Question

In the following figure DE\(||\)BC, then: If DE = 4 cm, BC = 8 cm, A(\(\triangle\)ADE) = 25 cm\(^2\), find A(\(\triangle\)ABC).

Hint:

A common mistake is forgetting to square the ratio of the sides when dealing with the ratio of areas. Remember: side ratio is \(k\), area ratio is \(k^2\), and volume ratio (for 3D shapes) is \(k^3\).

Answer 1

Step 1: Understanding the Concept:
When a line parallel to one side of a triangle intersects the other two sides, it creates a smaller triangle that is similar to the original triangle. The ratio of the areas of two similar triangles is equal to the square of the ratio of their corresponding sides.

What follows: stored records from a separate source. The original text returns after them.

**config.mk**
```make
export PLATFORM = sky130hd
export DESIGN_NAME = audio_clock_source_select
export DESIGN_NICKNAME = d
export VERILOG_FILES = /design/src/rtl/clk_sel_pkg.sv /design/src/rtl/audio_clock_source_select.sv /design/src/rtl/channel_limit.sv /design/src/rtl/ref_monitor.sv
export VERILOG_INCLUDE_DIRS = /design/src /design/src/rtl
export SDC_FILE = /design/constraint.sdc
export NUM_CORES = 1
export LEC_CHECK = 0
export BUFFER_PORTS_ARGS = -buffer_cell sky130_fd_sc_hd__buf_4
export CAP_MARGIN = 25
export CORE_MARGIN = 3
export CORE_UTILIZATION = 40
export CTS_CLUSTER_DIAMETER = 50
export DETAILED_ROUTE_END_ITERATION = 8
export PLACE_DENSITY = 0.61
export SYNTH_ARGS = -nofsm -noshare
export SYNTH_HDL_FRONTEND = slang
export SYNTH_SLANG_ARGS = --single-unit
export TNS_END_PERCENT = 10
```
**constraint.sdc**
```tcl
create_clock -name core_clk -period 4.6 [get_ports core_clk]
set_input_delay 0.46 -clock core_clk [delete_from_list [all_inputs] [get_ports core_clk]]
set_output_delay 0.46 -clock core_clk [all_outputs]
set_load 0.03 [all_outputs]
```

Step 2: Key Formula or Approach:
1. First, prove \(\triangle\)ADE \(\sim\) \(\triangle\)ABC. 2. Then, use the theorem on areas of similar triangles: \[ \frac{A(\triangle ADE)}{A(\triangle ABC)} = \left(\frac{DE}{BC}\right)^2 = \left(\frac{AD}{AB}\right)^2 = \left(\frac{AE}{AC}\right)^2 \]

Step 3: Detailed Explanation:
Given: \[\begin{array}{rl} \bullet & \text{DE \(||\) BC} \\ \bullet & \text{DE = 4 cm, BC = 8 cm} \\ \bullet & \text{Area(\(\triangle\)ADE) = 25 cm\(^2\)} \\ \end{array}\] In \(\triangle\)ADE and \(\triangle\)ABC: \[\begin{array}{rl} \bullet & \text{\(\angle\)ADE = \(\angle\)ABC (Corresponding angles, since DE \(||\) BC)} \\ \bullet & \text{\(\angle\)AED = \(\angle\)ACB (Corresponding angles, since DE \(||\) BC)} \\ \bullet & \text{\(\angle\)DAE = \(\angle\)BAC (Common angle)} \\ \end{array}\] Therefore, by AA similarity criterion, \(\triangle\)ADE \(\sim\) \(\triangle\)ABC.
Now, using the theorem on the areas of similar triangles: \[ \frac{A(\triangle ADE)}{A(\triangle ABC)} = \left(\frac{DE}{BC}\right)^2 \] Substitute the given values: \[ \frac{25}{A(\triangle ABC)} = \left(\frac{4}{8}\right)^2 \] \[ \frac{25}{A(\triangle ABC)} = \left(\frac{1}{2}\right)^2 \] \[ \frac{25}{A(\triangle ABC)} = \frac{1}{4} \] Cross-multiply to solve for A(\(\triangle\)ABC): \[ A(\triangle ABC) = 25 \times 4 \] \[ A(\triangle ABC) = 100 \text{ cm}^2 \]

Step 4: Final Answer:
The area of \(\triangle\)ABC is 100 cm\(^2\).